- Problem to work on:
Every line of the data below should be written out word for word.

◆ ◆ ◆ ◆ ◆ ◆ ◆

$ cat config.mk
export PLATFORM = sky130hd
export DESIGN_NAME = thc_ungain
export DESIGN_NICKNAME = d
export VERILOG_FILES = /design/src/hdl/thc_pkg.sv /design/src/hdl/thc_ungain.sv
export SDC_FILE = /design/constraint.sdc
export NUM_CORES = 2
export LEC_CHECK = 0
export BUFFER_PORTS_ARGS = -buffer_cell sky130_fd_sc_hd__buf_4
export CELL_PAD_IN_SITES_DETAIL_PLACEMENT = 1
export CELL_PAD_IN_SITES_GLOBAL_PLACEMENT = 1
export CORE_ASPECT_RATIO = 0.5
export CORE_UTILIZATION = 41
export CTS_BUF_LIST = sky130_fd_sc_hd__clkbuf_4
export CTS_CLUSTER_SIZE = 20
export DETAILED_ROUTE_END_ITERATION = 10
export GPL_TIMING_DRIVEN = 0
export PLACE_DENSITY = 0.72
export SYNTH_ARGS = -nofsm -noshare
export SYNTH_HDL_FRONTEND = slang
export SYNTH_SLANG_ARGS = --single-unit
$ cat constraint.sdc
create_clock -name aclk -period 16.4 [get_ports aclk]
set_clock_uncertainty 0.1 [all_clocks]
set_input_delay 1.64 -clock aclk [delete_from_list [all_inputs] [get_ports aclk]]
set_output_delay 1.64 -clock aclk [all_outputs]
set_load 0.01 [all_outputs]
$ cat src/hdl/thc_pkg.sv
// Shared constants, types and functions of the tilt-compensated heading pipeline.
package thc_pkg;

    localparam int SAMPLE_BITS   = 16;
    localparam int CORDIC_STAGES = 16;
    localparam int FRACTION_BITS = 6;
    localparam int HEADING_BITS  = FRACTION_BITS + 9;
    localparam int TABLE_LEN     = 24;
    localparam int SCALE_SHIFT   = 32 - SAMPLE_BITS;
    localparam int W             = 36;
    localparam int AW            = 34;
    localparam int UW            = W + 25;
    localparam int INV_GAIN      = 10188014;
    localparam int HEAD_LIM      = 180 << FRACTION_BITS;

    localparam logic [31:0] ATAN_TAB [TABLE_LEN] = '{
        32'h20000000, 32'h12E4051D, 32'h09FB385B, 32'h051111D4, 32'h028B0D43,
        32'h0145D7E1, 32'h00A2F61E, 32'h00517C55, 32'h0028BE53, 32'h00145F2E,
        32'h000A2F98, 32'h000517CC, 32'h00028BE6, 32'h000145F3, 32'h0000A2F9,
        32'h0000517C, 32'h000028BE, 32'h0000145F, 32'h00000A2F, 32'h00000517,
        32'h0000028B, 32'h00000145, 32'h000000A2, 32'h00000051
    };

    typedef struct packed {
        logic                 zero;
        logic signed [W-1:0]  ax;
        logic signed [W-1:0]  ay;
        logic signed [W-1:0]  az;
        logic signed [W-1:0]  syz;
        logic signed [W-1:0]  sxz;
        logic signed [AW-1:0] pitch;
        logic signed [AW-1:0] roll;
        logic signed [W-1:0]  x2;
        logic signed [W-1:0]  w;
        logic signed [W-1:0]  y2;
    } side_t;

    function automatic logic signed [W-1:0] ungain(input logic signed [W-1:0] v);
        logic signed [UW-1:0] p;
        p = UW'(v) * UW'(INV_GAIN) + UW'(1 << 23);
        return W'(p >>> 24);
    endfunction

endpackage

◆ ◆ ◆ ◆ ◆ ◆ ◆

- Solution for this task:
$ cat config.mk
export PLATFORM = sky130hd
export DESIGN_NAME = thc_ungain
export DESIGN_NICKNAME = d
export VERILOG_FILES = /design/src/hdl/thc_pkg.sv /design/src/hdl/thc_ungain.sv
export SDC_FILE = /design/constraint.sdc
export NUM_CORES = 2
export LEC_CHECK = 0
export BUFFER_PORTS_ARGS = -buffer_cell sky130_fd_sc_hd__buf_4
export CELL_PAD_IN_SITES_DETAIL_PLACEMENT = 1
export CELL_PAD_IN_SITES_GLOBAL_PLACEMENT = 1
export CORE_ASPECT_RATIO = 0.5
export CORE_UTILIZATION = 41
export CTS_BUF_LIST = sky130_fd_sc_hd__clkbuf_4
export CTS_CLUSTER_SIZE = 20
export DETAILED_ROUTE_END_ITERATION = 10
export GPL_TIMING_DRIVEN = 0
export PLACE_DENSITY = 0.72
export SYNTH_ARGS = -nofsm -noshare
export SYNTH_HDL_FRONTEND = slang
export SYNTH_SLANG_ARGS = --single-unit
$ cat constraint.sdc
create_clock -name aclk -period 16.4 [get_ports aclk]
set_clock_uncertainty 0.1 [all_clocks]
set_input_delay 1.64 -clock aclk [delete_from_list [all_inputs] [get_ports aclk]]
set_output_delay 1.64 -clock aclk [all_outputs]
set_load 0.01 [all_outputs]
$ cat src/hdl/thc_pkg.sv
// Shared constants, types and functions of the tilt-compensated heading pipeline.
package thc_pkg;

    localparam int SAMPLE_BITS   = 16;
    localparam int CORDIC_STAGES = 16;
    localparam int FRACTION_BITS = 6;
    localparam int HEADING_BITS  = FRACTION_BITS + 9;
    localparam int TABLE_LEN     = 24;
    localparam int SCALE_SHIFT   = 32 - SAMPLE_BITS;
    localparam int W             = 36;
    localparam int AW            = 34;
    localparam int UW            = W + 25;
    localparam int INV_GAIN      = 10188014;
    localparam int HEAD_LIM      = 180 << FRACTION_BITS;

    localparam logic [31:0] ATAN_TAB [TABLE_LEN] = '{
        32'h20000000, 32'h12E4051D, 32'h09FB385B, 32'h051111D4, 32'h028B0D43,
        32'h0145D7E1, 32'h00A2F61E, 32'h00517C55, 32'h0028BE53, 32'h00145F2E,
        32'h000A2F98, 32'h000517CC, 32'h00028BE6, 32'h000145F3, 32'h0000A2F9,
        32'h0000517C, 32'h000028BE, 32'h0000145F, 32'h00000A2F, 32'h00000517,
        32'h0000028B, 32'h00000145, 32'h000000A2, 32'h00000051
    };

    typedef struct packed {
        logic                 zero;
        logic signed [W-1:0]  ax;
        logic signed [W-1:0]  ay;
        logic signed [W-1:0]  az;
        logic signed [W-1:0]  syz;
        logic signed [W-1:0]  sxz;
        logic signed [AW-1:0] pitch;
        logic signed [AW-1:0] roll;
        logic signed [W-1:0]  x2;
        logic signed [W-1:0]  w;
        logic signed [W-1:0]  y2;
    } side_t;

    function automatic logic signed [W-1:0] ungain(input logic signed [W-1:0] v);
        logic signed [UW-1:0] p;
        p = UW'(v) * UW'(INV_GAIN) + UW'(1 << 23);
        return W'(p >>> 24);
    endfunction

endpackage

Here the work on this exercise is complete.